[src/rtl/vga_sync_ctrl_pkg.sv]
// Shared VGA 640x480@60 raster timing constants, run/stop state encodings
// and a small window-decode helper. Used by the sync controller, the
// pixel generator and the benches.
package vga_sync_ctrl_pkg;

  // Horizontal timing, in pixels
  localparam int unsigned VGA_H_VISIBLE = 640;
  localparam int unsigned VGA_H_FP      = 16;
  localparam int unsigned VGA_H_SYNC    = 96;
  localparam int unsigned VGA_H_BP      = 48;
  localparam int unsigned VGA_H_TOTAL   = VGA_H_VISIBLE + VGA_H_FP + VGA_H_SYNC + VGA_H_BP;

  // Vertical timing, in lines
  localparam int unsigned VGA_V_VISIBLE = 480;
  localparam int unsigned VGA_V_FP      = 10;
  localparam int unsigned VGA_V_SYNC    = 2;
  localparam int unsigned VGA_V_BP      = 33;
  localparam int unsigned VGA_V_TOTAL   = VGA_V_VISIBLE + VGA_V_FP + VGA_V_SYNC + VGA_V_BP;

  // Asserted sync level (0 = active-low)
  localparam logic VGA_SYNC_POL = 1'b0;

  // Run/stop sequencer state encodings
  localparam logic [0:0] ST_IDLE = 1'b0;
  localparam logic [0:0] ST_RUN  = 1'b1;

  // 1 when pos lies in the inclusive window [lo, hi]
  function automatic logic in_span(input logic [9:0] pos,
                                   input logic [9:0] lo,
                                   input logic [9:0] hi);
    return (pos >= lo) && (pos <= hi);
  endfunction

endpackage

[src/rtl/vga_sync_ctrl_axis.sv]
// vga_axis_counter: modulo-TOTAL counter for one raster axis.
//  clk, rst : clock, asynchronous active-high reset
//  clr      : synchronous clear to 0 (dominates inc)
//  inc      : advance by one; wraps TOTAL-1 -> 0
//  cnt      : current position
//  tc       : terminal count, 1 when inc=1 and cnt=TOTAL-1 (wrap happens on this edge)
module vga_axis_counter #(
  parameter int unsigned TOTAL = 800,
  parameter int unsigned WIDTH = 10
) (
  input  logic             clk,
  input  logic             rst,
  input  logic             clr,
  input  logic             inc,
  output logic [WIDTH-1:0] cnt,
  output logic             tc
);

  localparam logic [WIDTH-1:0] LAST = WIDTH'(TOTAL - 1);

  assign tc = inc & (cnt == LAST);

  always_ff @(posedge clk or posedge rst) begin
    if (rst) begin
      cnt <= '0;
    end else if (clr) begin
      cnt <= '0;
    end else if (inc) begin
      cnt <= tc ? '0 : cnt + WIDTH'(1);
    end
  end

endmodule

[src/rtl/vga_sync_ctrl.sv]
// vga_sync_ctrl: VGA raster timing sequencer with clean run/stop at frame boundaries.
//  clk         : 100 MHz system clock
//  rst         : asynchronous reset, active-high
//  pix_en      : pixel-rate enable (one clk wide)
//  run         : level request to scan out frames
//  busy        : 1 while in RUN
//  hsync/vsync : sync outputs, asserted level SYNC_POL
//  video_on    : visible-area qualifier
//  x, y        : pixel coordinates, 0 outside the visible area
//  line_start  : 1-clk pulse when h enters 0
//  frame_start : 1-clk pulse when (h,v) enters (0,0)
module vga_sync_ctrl
  import vga_sync_ctrl_pkg::*;
#(
  parameter int unsigned H_VISIBLE = VGA_H_VISIBLE,
  parameter int unsigned H_FP      = VGA_H_FP,
  parameter int unsigned H_SYNC    = VGA_H_SYNC,
  parameter int unsigned H_BP      = VGA_H_BP,
  parameter int unsigned V_VISIBLE = VGA_V_VISIBLE,
  parameter int unsigned V_FP      = VGA_V_FP,
  parameter int unsigned V_SYNC    = VGA_V_SYNC,
  parameter int unsigned V_BP      = VGA_V_BP,
  parameter logic        SYNC_POL  = VGA_SYNC_POL
) (
  input  logic       clk,
  input  logic       rst,
  input  logic       pix_en,
  input  logic       run,
  output logic       busy,
  output logic       hsync,
  output logic       vsync,
  output logic       video_on,
  output logic [9:0] x,
  output logic [9:0] y,
  output logic       line_start,
  output logic       frame_start
);

  localparam int unsigned H_TOTAL = H_VISIBLE + H_FP + H_SYNC + H_BP;
  localparam int unsigned V_TOTAL = V_VISIBLE + V_FP + V_SYNC + V_BP;

  localparam logic [9:0] H_VIS    = 10'(H_VISIBLE);
  localparam logic [9:0] V_VIS    = 10'(V_VISIBLE);
  localparam logic [9:0] HS_START = 10'(H_VISIBLE + H_FP);
  localparam logic [9:0] HS_END   = 10'(H_VISIBLE + H_FP + H_SYNC - 1);
  localparam logic [9:0] VS_START = 10'(V_VISIBLE + V_FP);
  localparam logic [9:0] VS_END   = 10'(V_VISIBLE + V_FP + V_SYNC - 1);

  if (H_TOTAL > 1024 || V_TOTAL > 1024) begin : g_bad_timing
    $error("vga_sync_ctrl: H_TOTAL and V_TOTAL must not exceed 1024");
  end

  logic [0:0] state;
  logic       stop_req;
  logic       stop_nxt;
  logic [9:0] h_cnt, v_cnt;
  logic [9:0] h_nxt, v_nxt;
  logic       h_tc, v_tc;
  logic       h_inc;
  logic       start, go_idle, nxt_vis;

  assign busy  = (state == ST_RUN);
  assign h_inc = pix_en & busy;

  vga_axis_counter #(.TOTAL(H_TOTAL), .WIDTH(10)) u_h_cnt (
    .clk (clk),
    .rst (rst),
    .clr (~busy),
    .inc (h_inc),
    .cnt (h_cnt),
    .tc  (h_tc)
  );

  vga_axis_counter #(.TOTAL(V_TOTAL), .WIDTH(10)) u_v_cnt (
    .clk (clk),
    .rst (rst),
    .clr (~busy),
    .inc (h_tc),
    .cnt (v_cnt),
    .tc  (v_tc)
  );

  // Outputs are decoded from the position the counters load on this edge,
  // so syncs and coordinates carry no skew relative to each other.
  always_comb begin
    stop_nxt = stop_req;
    if (busy) stop_nxt = ~run;
    else      stop_nxt = 1'b0;

    start   = ~busy & pix_en & run;
    // v_tc already implies the frame-wrap pixel edge; the stop decision
    // includes this cycle's run sample.
    go_idle = v_tc & stop_nxt;

    h_nxt = '0;
    v_nxt = '0;
    if (busy) begin
      h_nxt = h_tc ? '0 : h_cnt + 10'd1;
      if (v_tc)      v_nxt = '0;
      else if (h_tc) v_nxt = v_cnt + 10'd1;
      else           v_nxt = v_cnt;
    end
    nxt_vis = (h_nxt < H_VIS) && (v_nxt < V_VIS);
  end

  always_ff @(posedge clk or posedge rst) begin
    if (rst) begin
      state    <= ST_IDLE;
      stop_req <= 1'b0;
    end else begin
      stop_req <= stop_nxt;
      if (start)        state <= ST_RUN;
      else if (go_idle) state <= ST_IDLE;
    end
  end

  always_ff @(posedge clk or posedge rst) begin
    if (rst) begin
      hsync       <= ~SYNC_POL;
      vsync       <= ~SYNC_POL;
      video_on    <= 1'b0;
      x           <= '0;
      y           <= '0;
      line_start  <= 1'b0;
      frame_start <= 1'b0;
    end else begin
      line_start  <= 1'b0;
      frame_start <= 1'b0;
      if (pix_en) begin
        if (start || (busy && !go_idle)) begin
          hsync       <= in_span(h_nxt, HS_START, HS_END) ? SYNC_POL : ~SYNC_POL;
          vsync       <= in_span(v_nxt, VS_START, VS_END) ? SYNC_POL : ~SYNC_POL;
          video_on    <= nxt_vis;
          x           <= nxt_vis ? h_nxt : '0;
          y           <= nxt_vis ? v_nxt : '0;
          line_start  <= (h_nxt == '0);
          frame_start <= (h_nxt == '0) && (v_nxt == '0);
        end else begin
          hsync    <= ~SYNC_POL;
          vsync    <= ~SYNC_POL;
          video_on <= 1'b0;
          x        <= '0;
          y        <= '0;
        end
      end
    end
  end

endmodule

[config.mk]
export PLATFORM = sky130hd
export DESIGN_NAME = vga_sync_ctrl
export DESIGN_NICKNAME = d
export VERILOG_FILES = /design/src/rtl/vga_sync_ctrl_pkg.sv /design/src/rtl/vga_sync_ctrl_axis.sv /design/src/rtl/vga_sync_ctrl.sv
export SDC_FILE = /design/constraint.sdc
export NUM_CORES = 1
export LEC_CHECK = 0
export BUFFER_PORTS_ARGS = -buffer_cell sky130_fd_sc_hd__buf_4
export CAP_MARGIN = 10
export CORE_ASPECT_RATIO = 0.75
export CORE_MARGIN = 2
export CORE_UTILIZATION = 52
export DETAILED_ROUTE_END_ITERATION = 10
export PLACE_DENSITY = 0.75
export RECOVER_POWER = 100
export SETUP_SLACK_MARGIN = 0.02
export SYNTH_ARGS = -nofsm -noshare
export SYNTH_HDL_FRONTEND = slang
export SYNTH_SLANG_ARGS = --single-unit
[constraint.sdc]
create_clock -name clk -period 2.6 [get_ports clk]
set_clock_uncertainty 0.15 [all_clocks]
set_input_delay 0.13 -clock clk [delete_from_list [all_inputs] [get_ports clk]]
set_output_delay 0.13 -clock clk [all_outputs]
set_load 0.05 [all_outputs]
== Word level (Yosys, flattened, before mapping) ==
Index checks and enable logic that the tools add are counted.

* Add/sub/neg operators: 2
* Order comparisons: 6
* Eq/ne operators: 4
* Mux-type cells: 26
* Bitwise operators: 8
* Reduce and logical (&&, ||, !) cells: 10

{| class="wikitable"
|+ Operators by type and width
! kind !! number
|-
| $mux 10 || 14
|-
| $add 10x1->10 const B || 2
|-
| $eq 10x10->1 const B || 2
|-
| $logic_not 10->1 || 2
|-
| $mux 1 || 12
|-
| $ge 10x10->1 const B || 1
|-
| $ge 10x9->1 const B || 1
|-
| $le 10x10->1 const B || 1
|-
| $le 10x9->1 const B || 1
|-
| $lt 10x10->1 const B || 1
|-
| $lt 10x9->1 const B || 1
|-
| $and 1x1->1 || 6
|-
| $logic_and 1x1->1 || 5
|-
| $ne 2x1->1 const B || 2
|-
| $not 1->1 || 2
|-
| $reduce_bool 2->1 || 1
|-
| $logic_not 1->1 || 1
|-
| $logic_or 1x1->1 || 1
|}

* Register bits: 46

== Longest topological paths before layout ==
* Depth in word-level cells: 9
* Mapped depth: 12

== Cells and area by module ==
From an unflattened synthesis, not the netlist that was laid out.

* Cells, all modules: 356
* Area, all modules: 3,174.3 µm²

{| class="wikitable"
|+ Modules (own cells, without submodules)
! module !! instances !! cells an instance !! area each (µm²) !! sequential area each (µm²)
|-
| vga_sync_ctrl || 1 || 242 || 2,049.5 || 653.1
|-
| vga_axis_counter (u_v_cnt) || 1 || 58 || 574.3 || 250.2
|-
| vga_axis_counter (u_h_cnt) || 1 || 56 || 550.5 || 250.2
|}

== Worst setup path after synthesis ==
OpenSTA, ideal clock, no wires.

* Kind: reg-to-reg
* From: register state (netlist: busy)
* To: register y[5]
* Arrival time: 2.637 ns
* Required time: 2.310 ns
* Setup slack: -0.328 ns
* Cell stages (with the launch flop): 12
* Path through: dfrtp_1 buf_2 and3_1 and4_1 buf_4 nor2_1 or3b_4 nor4_1 or3_1 buf_4 buf_6 o32ai_1

* Longest elaborated chain between the ends: 9
* Elaborated cells between the ends (all ways): 21

{| class="wikitable"
|+ RTL lines
! element !! RTL line !! text
|-
| start, declared || vga_sync_ctrl.sv:53 || <nowiki>logic [0:0] state;</nowiki>
|-
| start signal, assigned || vga_sync_ctrl.sv:108 || <nowiki>state <= ST_IDLE;</nowiki>
|-
| start signal, assigned || vga_sync_ctrl.sv:112 || <nowiki>if (start) state <= ST_RUN;</nowiki>
|-
| start signal, assigned || vga_sync_ctrl.sv:113 || <nowiki>else if (go_idle) state <= ST_IDLE;</nowiki>
|-
| $and 1x1->1 || vga_sync_ctrl.sv:63 || <nowiki>assign h_inc = pix_en & busy;</nowiki>
|-
| $and 1x1->1 || vga_sync_ctrl_axis.sv:21 || <nowiki>assign tc = inc & (cnt == LAST);</nowiki>
|-
| $mux 10 or $and 1x1->1 (tied branches) || vga_sync_ctrl.sv:100, vga_sync_ctrl_axis.sv:21 ||
|-
| $mux 10 || vga_sync_ctrl.sv:99 || <nowiki>if (v_tc) v_nxt = '0;</nowiki>
|-
| $mux 10 || vga_sync_ctrl.sv:97 || <nowiki>if (busy) begin</nowiki>
|-
| $lt 10x9->1 || vga_sync_ctrl.sv:103 || <nowiki>nxt_vis = (h_nxt < H_VIS) && (v_nxt < V_VIS);</nowiki>
|-
| $logic_and 1x1->1 || vga_sync_ctrl.sv:103 ||
|-
| $mux 10 || vga_sync_ctrl.sv:135 || <nowiki>y <= nxt_vis ? v_nxt : '0;</nowiki>
|-
| $mux 10 * || vga_sync_ctrl.sv:130 || <nowiki>if (start || (busy && !go_idle)) begin</nowiki>
|-
| end signal, assigned || vga_sync_ctrl.sv:135 ||
|-
| end, declared || vga_sync_ctrl.sv:34 || <nowiki>output logic [9:0] y,</nowiki>
|}

Every way passes the cells marked *; elsewhere a longest branch is shown, timed or not.
A chain may end at the register's enable or synchronous reset.

== Worst setup path after layout ==
* From: register u_v_cnt.cnt[0]
* To: register x[5]

* Longest elaborated chain between the ends: 8
* Elaborated cells between the ends (all ways): 14

{| class="wikitable"
|+ RTL lines
! element !! RTL line !! text
|-
| start, declared || vga_sync_ctrl_axis.sv:15 || <nowiki>output logic [WIDTH-1:0] cnt,</nowiki>
|-
| start signal, assigned || vga_sync_ctrl_axis.sv:29 || <nowiki>cnt <= tc ? '0 : cnt + WIDTH'(1);</nowiki>
|-
| $add 10x1->10 or $eq 10x10->1 (tied branches) || vga_sync_ctrl.sv:100, vga_sync_ctrl_axis.sv:21 ||
|-
| $mux 10 or $and 1x1->1 (tied branches) || vga_sync_ctrl.sv:100, vga_sync_ctrl_axis.sv:21 ||
|-
| $mux 10 || vga_sync_ctrl.sv:99 ||
|-
| $mux 10 || vga_sync_ctrl.sv:97 ||
|-
| $lt 10x9->1 || vga_sync_ctrl.sv:103 ||
|-
| $logic_and 1x1->1 || vga_sync_ctrl.sv:103 ||
|-
| $mux 10 || vga_sync_ctrl.sv:134 || <nowiki>x <= nxt_vis ? h_nxt : '0;</nowiki>
|-
| $mux 10 * || vga_sync_ctrl.sv:130 ||
|-
| end signal, assigned || vga_sync_ctrl.sv:134 ||
|-
| end, declared || vga_sync_ctrl.sv:33 || <nowiki>output logic [9:0] x,</nowiki>
|}

Marks and branches as above.

==> run summary <==
fill count -> 349
pwr/cell area -> 636.9 nW/um2
VDD IR max -> 534.4 uV
Yosys top cell area share -> 43.29%
crit-path cells -> buf_4 -> ha_4 -> and4_4 -> nand4_4 -> nor3_4 -> xnor2_2 -> nor4_4 -> or3_4 -> buf_12 -> o32ai_1
Synthesized Nets -> 275
initial antenna violation count -> 0
Sw Ratio -> 38.94%
startpoint types -> flop
most frequent cells in the layout -> dfrtp_1, buf_4, clkbuf_1, nor2_1
Gate power share -> 36.9%
Sw Pwr -> 0.0008365 W
Yosys top cell by area -> dfrtp_1
final setup margin -> -0.03694 ns
EDFF count, synth -> 0
first-pass GRT wire length -> 10.94 mm
worst endpoint data arrival time -> 2.70 ns
synthesized flop and latch total -> 46
Area Growth Syn to Fin -> 32.61%
setup slack, reg-to-reg -> -0.04 ns
Critical-path top delay cell -> or3_4
final wirelength -> 7.523 mm
ys async rst share -> 100.0%
Routability Congestion -> 0.8774
Leak -> 1.458 nW
Setup WS pre-CTS -> -0.09134 ns
total grt overflow -> 0
Synth cell types -> 49
Rows -> 22
critical path's largest stage delay -> 0.45 ns
DP Wirelength -> 4.429 mm
run status -> finished with violations
crit-path max FO -> 5
Tcrit/Tclk final -> 101.4%
final setup violation count -> 7
number of global-route vias before repair -> 2,152
via count -> 2,374
root cell of the clock tree -> clkbuf_8
failing checks -> max-capacitance violations, max-slew violations, negative setup slack
cell area after synthesis -> 2544 um2
number of DRC markers in iteration 0 -> 288
# IOs -> 30
drt first pass iters -> 5
Tot Pwr -> 0.002148 W
Worst Hold Slack -> 0.2465 ns
Clk pwr share -> 23.0%
final hold violation count -> 0
dominant synthesized flop cell -> dfrtp_1
Final Critical Period -> 2.637 ns
DRC Markers -> 0
top post-synthesis cells by area -> dfrtp_1, xnor2_1, o32ai_1
crit path from -> u_v_cnt.cnt[0]
H-tree depth -> 2
GRT Overall Usage -> 25.53%
register area -> 1156 um2
share of layout cells above drive strength 1 -> 29.43%
clk_lat worst skew -> 0.33 ns
Worst slew margin -> -15.08%
Min-Delay Path Class -> primary input to flop
CTS sink cnt -> 46
CP Data Required Time -> 2.66 ns
fmax -> 0.3792 GHz
total CTS buffers -> 5
DR WL/cell -> 19.14 um
Synth Instances -> 268
Port Buf Inserts -> 29
worst min-delay path startpoint -> pix_en
Max Root-Sink Buffers -> 2
CTS tree -> built
max-slew violations -> 47
reg-to-reg critical path startpoint -> u_v_cnt.cnt[0]
Avg Inst Size Synth -> 9.491 um2
Worst-path clk slew -> 0.11 ns
crit end category -> flop
initial core utilization -> 53.11%
Synthesis Warnings -> 0
worst-margin pin slew -> 1.724 ns
Core Area -> 4790 um2
largest net degree at the start of global routing -> 47
die width -> 84.76 um
Max-Cap Viols -> 1
Layout Nets -> 339
Post-DRT Antenna Nets -> 0
full die area -> 5473 um2
Layout Utilization -> 70.43%
sequential power share -> 40.1%
Die H -> 64.57 um
Via density -> 6.041
cell-internal power -> 0.001312 W
Seq/Total Area, Yosys -> 45.35%
crit path kind -> flop to flop
unrepaired setup endpoints after global routing -> true
area occupied by multi-input gates -> 1405 um2
diode count -> 0
==> synth_stat cells (4+ instances only) <==
master / number
inv_1: 23
dfrtp_1: 44
nor2_1: 26
nand4_1: 6
nor3_1: 5
xor2_1: 9
o2bb2ai_1: 6
buf_2: 4
nand2_1: 22
xnor2_1: 15
and2_1: 6
o32ai_1: 13
buf_4: 4
clkbuf_1: 9
o21ai_0: 7
nand3_1: 14
and3_1: 5
==> metrics by stage <==
step	TNS (ns)	std cells	area, um2
after global placement	-0.1257	371	3050
after floorplan	-0.06121	268	2610
after CTS	0	383	3238
after detailed placement	-0.4870	371	3050
after global routing	-0.9869	393	3373
final	-0.1265	393	3373
==> state kept, by name (all words and copies together), names as in the netlist <==
name	flops
busy	1
x	10
video_on	1
y	10
u_v_cnt.cnt	10
line_start	1
u_h_cnt.cnt	10
frame_start	1
vsync	1
hsync	1
==> final timing paths <==
check                                 end  depth (start not counted)
setup / recovery                     x[5]                         10
hold / removal                       y[2]                          3
setup reg to reg                     x[5]                         10
hold reg to reg                     hsync                          2
max in group asynchronous  u_h_cnt.cnt[1]                          3
min in group asynchronous  u_v_cnt.cnt[0]                          3
==> cells by family (layout without fill, tap and decap cells) <==
group                      Yosys count  after routing  share of synthesized area (%)
adders and majority gates            3              3                          1.476
xor gates and xnor gates            24             24                          8.264
and+or+nand+nor                    104            104                          22.09
buffers and inverters               43            108                          7.722
muxes                                3              3                          1.230
DFF                                 46             46                          45.35
AOI/OAI and AO/OA                   45             45                          13.87
==> metal layers <==
metal  vias to the layer above  GRT usage, %  share of wire, %
li1                       1058             -                 -
met1                      1175         40.07                46
met2                       126         35.83                46
met3                        15         4.204               6.9
met4                         0         8.135               1.6
met5                         -             0                 0
==> power groups by stage <==
stage          clock network (W)  registers (W)  logic, W
2_1_floorplan                  0        0.00104  0.000350
3_3_place_gp                   0       0.000870  0.000734
3_5_place_dp                   0       0.000872  0.000748
4_1_cts                 0.000482       0.000863  0.000773
5_1_grt                 0.000517       0.000873  0.000847
6_report                0.000494       0.000861  0.000794
==> cell type report <==
type / instances / area share [%]
clock inverter: 1 / 0.2596
multi-input combinational: 179 / 41.65
inverter: 23 / 2.559
sequential: 46 / 34.27
tap: 60 / 2.226
clock buffer: 7 / 2.559
timing repair buffer: 77 / 16.47
==> critical path, delay by kind of cell (launching register included) <==
family / cells / cell delay [ns]
buf+inv: 2 / 0.30
simple gates: 5 / 1.09
xor+xnor: 1 / 0.17
fa+ha+maj: 1 / 0.12
compound gates: 1 / 0.28
flops: 1 / 0.41
==> what timing repair did <==
item                                    in CTS  in global routing
cloned                                       0                  2
gates resized for setup                     15                 23
pin swaps                                    9                  9
endpoints found under the hold margin       45                  0
buffers inserted                             2                  8
endpoints found under the setup margin      15                 24
hold buffers                                 2                  0
Power figures use the tool's default switching activity.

■ **ASSIGNMENT**
The answer should hold only the lines from the start of the records above through the line containing "localparam int unsigned VGA_H_FP", each set down exactly.

■ **EXPECTED ANSWER**
[src/rtl/vga_sync_ctrl_pkg.sv]
// Shared VGA 640x480@60 raster timing constants, run/stop state encodings
// and a small window-decode helper. Used by the sync controller, the
// pixel generator and the benches.
package vga_sync_ctrl_pkg;

  // Horizontal timing, in pixels
  localparam int unsigned VGA_H_VISIBLE = 640;
  localparam int unsigned VGA_H_FP      = 16;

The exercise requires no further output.